> _What the task asks_: Output the opening lines of the records exactly. End with the line that contains "i_flit_valid && i_flit[1];".

------ Given information ------

Background: an optimization exercise with open tools, aiming at small area and a short achievable clock period. Do not read the settings as production practice. RTL that was checked went through simulation tests only; none was proved equivalent to the original. Power and IR drop assume default switching activity. The clock port is modelled as an ideal driver; clocking choices that lean on that would not hold on a real chip.

== run A ==
==> flow/design.v <==
module strawman_rx_fsm #(
  parameter int DATA_LINE_WIDTH = 40,
  parameter int WORD_SIZE       = 32,
  parameter int TIMEOUT_CYCLES  = 64
) (
  input  logic                       clk,
  input  logic                       rst,
  input  logic [DATA_LINE_WIDTH-1:0] i_flit,
  input  logic                       i_flit_valid,
  output logic [1075:0]              o_protocol_bus,
  output logic                       o_valid,
  input  logic                       i_ready,
  output logic                       o_err,
  output logic                       o_overflow,
  output logic                       o_busy
);
  if (DATA_LINE_WIDTH != 40 || WORD_SIZE != 32 || TIMEOUT_CYCLES < 1) begin : g_bad_cfg
    $error("strawman_rx_fsm: unsupported parameter set");
  end
  logic r_ex, r_dat, r_done, r_busy;
  logic r_valid, r_err, r_ovf;
  logic        rx_mode;
  logic [2:0]  rx_cmd, rx_len;
  logic        rx_azero;           
  logic [31:0] rx_addr;
  logic [5:0]  rx_f1, rx_f2;
  logic [1023:0] rx_data;
  logic [31:0] r_sel;             
  logic        ob_mode;
  logic [2:0]  ob_cmd, ob_len;
  logic [31:0] ob_addr;
  logic [5:0]  ob_f1, ob_f2;
  logic [1023:0] ob_data;
  logic w_hdr, w_bad, w_good, w_last, w_dwe, w_exwe, w_load, w_hold;
  logic [2:0] h_cmd, h_len;
  logic h_mode;
  assign h_mode = i_flit[0];
  assign h_cmd  = i_flit[4:2];
  assign h_len  = i_flit[7:5];
  assign w_hdr  = !r_busy && i_flit_valid && i_flit[1];
  assign w_bad  = h_cmd > 3'd2 || h_len > 3'd5;
  assign w_good = w_hdr && !w_bad;
  always_comb begin
    case (rx_len)
      3'd0:    w_last = r_sel[0];
      3'd1:    w_last = r_sel[1];
      3'd2:    w_last = r_sel[3];
      3'd3:    w_last = r_sel[7];
      3'd4:    w_last = r_sel[15];
      default: w_last = r_sel[31];
    endcase
  end
  assign w_dwe  = r_dat && i_flit_valid;
  assign w_exwe = r_ex && i_flit_valid;
  assign w_load = r_done && (!r_valid || i_ready);
  assign w_hold = r_valid && !i_ready;
  always_ff @(posedge clk) begin
    if (rst) begin
      r_ex    <= 1'b0;
      r_dat   <= 1'b0;
      r_done  <= 1'b0;
      r_busy  <= 1'b0;
      r_valid <= 1'b0;
      r_err   <= 1'b0;
      r_ovf   <= 1'b0;
    end else begin
      r_ex    <= w_good ? (h_mode && h_cmd != 3'd2) : (r_ex && !i_flit_valid);
      r_dat   <= w_good ? (h_cmd != 3'd0 && !(h_mode && h_cmd != 3'd2)) :
                 w_exwe ? (rx_cmd != 3'd0) : (r_dat && !(i_flit_valid && w_last));
      r_done  <= w_good ? (!h_mode && h_cmd == 3'd0) :
                 (w_exwe && rx_cmd == 3'd0) || (w_dwe && w_last);
      r_busy  <= w_good || (r_busy && !r_done);
      r_valid <= w_load || w_hold;
      r_err   <= w_hdr && w_bad;
      if (r_done && !w_load) r_ovf <= 1'b1;
    end
  end
  always_ff @(posedge clk) begin
    if (!r_busy) begin
      rx_mode  <= h_mode;
      rx_cmd   <= h_cmd;
      rx_len   <= h_len;
      rx_azero <= h_mode || h_cmd == 3'd2;
      rx_f1    <= i_flit[13:8];
      rx_f2    <= i_flit[19:14];
      rx_addr  <= i_flit[39:8];
      r_sel    <= 32'h1;
    end else begin
      if (w_exwe) begin
        rx_addr  <= i_flit[31:0];
        rx_azero <= 1'b0;
      end
      if (w_dwe) r_sel <= {r_sel[30:0], 1'b0};
    end
  end
  for (genvar k = 0; k < 32; k++) begin : g_word
    logic w_sel, w_we;
    assign w_sel = r_dat && r_sel[k];
    assign w_we  = w_sel && i_flit_valid;
    always_ff @(posedge clk)
      rx_data[32*k +: 32] <= (i_flit[31:0] & {32{w_we}}) | (rx_data[32*k +: 32] & {32{r_dat}});
  end
  always_ff @(posedge clk) begin
    ob_mode <= (rx_mode & w_load) | (ob_mode & w_hold);
    ob_cmd  <= (rx_cmd & {3{w_load}}) | (ob_cmd & {3{w_hold}});
    ob_len  <= (rx_len & {3{w_load}}) | (ob_len & {3{w_hold}});
    ob_addr <= (rx_addr & {32{w_load && !rx_azero}}) | (ob_addr & {32{w_hold}});
    ob_f1   <= (rx_f1 & {6{w_load && rx_mode}}) | (ob_f1 & {6{w_hold}});
    ob_f2   <= (rx_f2 & {6{w_load && rx_mode}}) | (ob_f2 & {6{w_hold}});
    ob_data <= (rx_data & {1024{w_load}}) | (ob_data & {1024{w_hold}});
  end
  assign o_protocol_bus = {ob_f2, ob_f1, ob_data, ob_addr, ob_len, ob_cmd, 1'b1, ob_mode};
  assign o_valid    = r_valid;
  assign o_err      = r_err;
  assign o_overflow = r_ovf;
  assign o_busy     = r_busy;
endmodule
==> flow/config.mk <==
export PLATFORM = sky130hd
export DESIGN_NAME = strawman_rx_fsm
export DESIGN_NICKNAME = strawman_rx_fsm
export VERILOG_FILES = /design/flow/design.v
export SDC_FILE = /design/flow/constraint.sdc
export NUM_CORES = 4
export LEC_CHECK = 0
export CAP_MARGIN = 20
export CORE_MARGIN = 2
export CORE_UTILIZATION = 40
export SETUP_SLACK_MARGIN = 2.6
export SLEW_MARGIN = 20
==> flow/constraint.sdc <==
create_clock -name core_clock -period 5.0 [get_ports {clk}]
set_input_delay 1.0000 -clock core_clock [delete_from_list [all_inputs] [get_ports {clk}]]
set_output_delay 1.0000 -clock core_clock [all_outputs]
set_load 0.01 [all_outputs]
standard.sh (not shown) runs the stock make flow with config.mk's settings and CLKGATE_MAP_FILE= SYNTH_SCRIPT=/design/flow/synth_recipe.tcl, a recipe that flattens the netlist after the stock synthesis.
==> flow/flow/run.sh <==
#!/bin/bash
cp standard.sh standard.sh.txt
export BUFFER_PORTS_ARGS="-buffer_cell sky130_fd_sc_hd__buf_2"
export CTS_ARGS="-sink_clustering_enable -repair_clock_nets -sink_clustering_size 30 -sink_clustering_max_diameter 120 -dont_use_dummy_load"
bash standard.sh > standard.log 2>&1
diff inputs: run A => run B
-- flow/design.v --
<<< run A, line 26
  logic [5:0]  rx_f1, rx_f2;
  logic [1023:0] rx_data;
  logic [31:0] r_sel;             
  logic        ob_mode;
  logic [2:0]  ob_cmd, ob_len;
>>> run B, line 26
  logic [5:0]  rx_f1, rx_f2;
  logic [1023:0] rx_data;
  logic [4:0]  r_cnt;
  logic        ob_mode;
  logic [2:0]  ob_cmd, ob_len;
<<< run A, line 41
  assign w_bad  = h_cmd > 3'd2 || h_len > 3'd5;
  assign w_good = w_hdr && !w_bad;
  always_comb begin
    case (rx_len)
      3'd0:    w_last = r_sel[0];
      3'd1:    w_last = r_sel[1];
      3'd2:    w_last = r_sel[3];
      3'd3:    w_last = r_sel[7];
      3'd4:    w_last = r_sel[15];
      default: w_last = r_sel[31];
    endcase
  end
  assign w_dwe  = r_dat && i_flit_valid;
  assign w_exwe = r_ex && i_flit_valid;
>>> run B, line 41
  assign w_bad  = h_cmd > 3'd2 || h_len > 3'd5;
  assign w_good = w_hdr && !w_bad;
  assign w_last = r_cnt == 5'((6'd1 << rx_len) - 6'd1);
  assign w_dwe  = r_dat && i_flit_valid;
  assign w_exwe = r_ex && i_flit_valid;
<<< run A, line 77
  end
  always_ff @(posedge clk) begin
    if (!r_busy) begin
      rx_mode  <= h_mode;
      rx_cmd   <= h_cmd;
>>> run B, line 68
  end
  always_ff @(posedge clk) begin
    if (w_good) begin
      rx_mode  <= h_mode;
      rx_cmd   <= h_cmd;
<<< run A, line 85
      rx_f2    <= i_flit[19:14];
      rx_addr  <= i_flit[39:8];
      r_sel    <= 32'h1;
    end else begin
      if (w_exwe) begin
>>> run B, line 76
      rx_f2    <= i_flit[19:14];
      rx_addr  <= i_flit[39:8];
      r_cnt    <= 5'd0;
    end else begin
      if (w_exwe) begin
<<< run A, line 91
        rx_azero <= 1'b0;
      end
      if (w_dwe) r_sel <= {r_sel[30:0], 1'b0};
    end
  end
  for (genvar k = 0; k < 32; k++) begin : g_word
    logic w_sel, w_we;
    assign w_sel = r_dat && r_sel[k];
    assign w_we  = w_sel && i_flit_valid;
    always_ff @(posedge clk)
>>> run B, line 82
        rx_azero <= 1'b0;
      end
      if (w_dwe) r_cnt <= r_cnt + 5'd1;
    end
  end
  for (genvar k = 0; k < 32; k++) begin : g_word
    logic w_sel, w_we;
    assign w_sel = r_dat && r_cnt == 5'(k);
    assign w_we  = w_sel && i_flit_valid;
    always_ff @(posedge clk)
## What came out
Summary of run B over run A: setup fix buffers added after clock tree synthesis +21, layout cell share with drive strength beyond 1 shows an increase of 0.31 points. Power share of the combinational group in run B is 0.2 points above run A. As of run B, wire length the detailed router placed on met1 had risen by a few percent compared to run A. Re multi-input combinational cell area: run A was lower than run B. Taking run A as the reference point, the cell count of run B rises by 0.46%. Est. power | run B vs run A | run B lower. For the tightest slew margin relative to the limit, run B came in 6.3 points lower than run A did. Run A reports its topmost layer with routed signal wires as met4 while run B reports met5. Relative to run A, the setup slack of run B is higher by 0.067 ns.
For run A, only the layout was checked, not whether the RTL still works.

-- afterwards: timing with drivers on the ports --
In the flow no input, the clock included, has a driving cell. The finished layouts below were timed again as built, in two steps.
Step 1 (the two cells are an assumption about what drives the block):
set clk [get_ports {clk}]
set_driving_cell -lib_cell sky130_fd_sc_hd__clkbuf_16 $clk
set_driving_cell -lib_cell sky130_fd_sc_hd__buf_2 [delete_from_list [all_inputs] $clk]
Step 2, shift: input delay + t, output delay - t, t = (earliest + latest rising clock arrival at the registers) / 2. This alone moves slack from input paths to output paths.
a / b / c = ideal ports / drivers / drivers and shift; a / b = the first two.
| run | t, ns | setup slack, ns | worst setup path at the end | latest minus earliest clock arrival (ns) | worst data-port slew with drivers (ns) |
|---|---|---|---|---|---|
| run A | 0.762 | 2.571 / 2.568 / 1.805 | input to register | 0.133 / 0.133 | 0.12 |
| run B | 0.771 | 2.638 / 2.587 / 1.816 | input to register | 0.133 / 0.132 | 0.24 |
After both steps every run listed still meets setup and hold. The setup slack of run B, which loses most, moves by -0.051 ns with the drivers and by -0.822 ns with both steps.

------

> _Output for this task_:
Background: an optimization exercise with open tools, aiming at small area and a short achievable clock period. Do not read the settings as production practice. RTL that was checked went through simulation tests only; none was proved equivalent to the original. Power and IR drop assume default switching activity. The clock port is modelled as an ideal driver; clocking choices that lean on that would not hold on a real chip.

== run A ==
==> flow/design.v <==
module strawman_rx_fsm #(
  parameter int DATA_LINE_WIDTH = 40,
  parameter int WORD_SIZE       = 32,
  parameter int TIMEOUT_CYCLES  = 64
) (
  input  logic                       clk,
  input  logic                       rst,
  input  logic [DATA_LINE_WIDTH-1:0] i_flit,
  input  logic                       i_flit_valid,
  output logic [1075:0]              o_protocol_bus,
  output logic                       o_valid,
  input  logic                       i_ready,
  output logic                       o_err,
  output logic                       o_overflow,
  output logic                       o_busy
);
  if (DATA_LINE_WIDTH != 40 || WORD_SIZE != 32 || TIMEOUT_CYCLES < 1) begin : g_bad_cfg
    $error("strawman_rx_fsm: unsupported parameter set");
  end
  logic r_ex, r_dat, r_done, r_busy;
  logic r_valid, r_err, r_ovf;
  logic        rx_mode;
  logic [2:0]  rx_cmd, rx_len;
  logic        rx_azero;           
  logic [31:0] rx_addr;
  logic [5:0]  rx_f1, rx_f2;
  logic [1023:0] rx_data;
  logic [31:0] r_sel;             
  logic        ob_mode;
  logic [2:0]  ob_cmd, ob_len;
  logic [31:0] ob_addr;
  logic [5:0]  ob_f1, ob_f2;
  logic [1023:0] ob_data;
  logic w_hdr, w_bad, w_good, w_last, w_dwe, w_exwe, w_load, w_hold;
  logic [2:0] h_cmd, h_len;
  logic h_mode;
  assign h_mode = i_flit[0];
  assign h_cmd  = i_flit[4:2];
  assign h_len  = i_flit[7:5];
  assign w_hdr  = !r_busy && i_flit_valid && i_flit[1];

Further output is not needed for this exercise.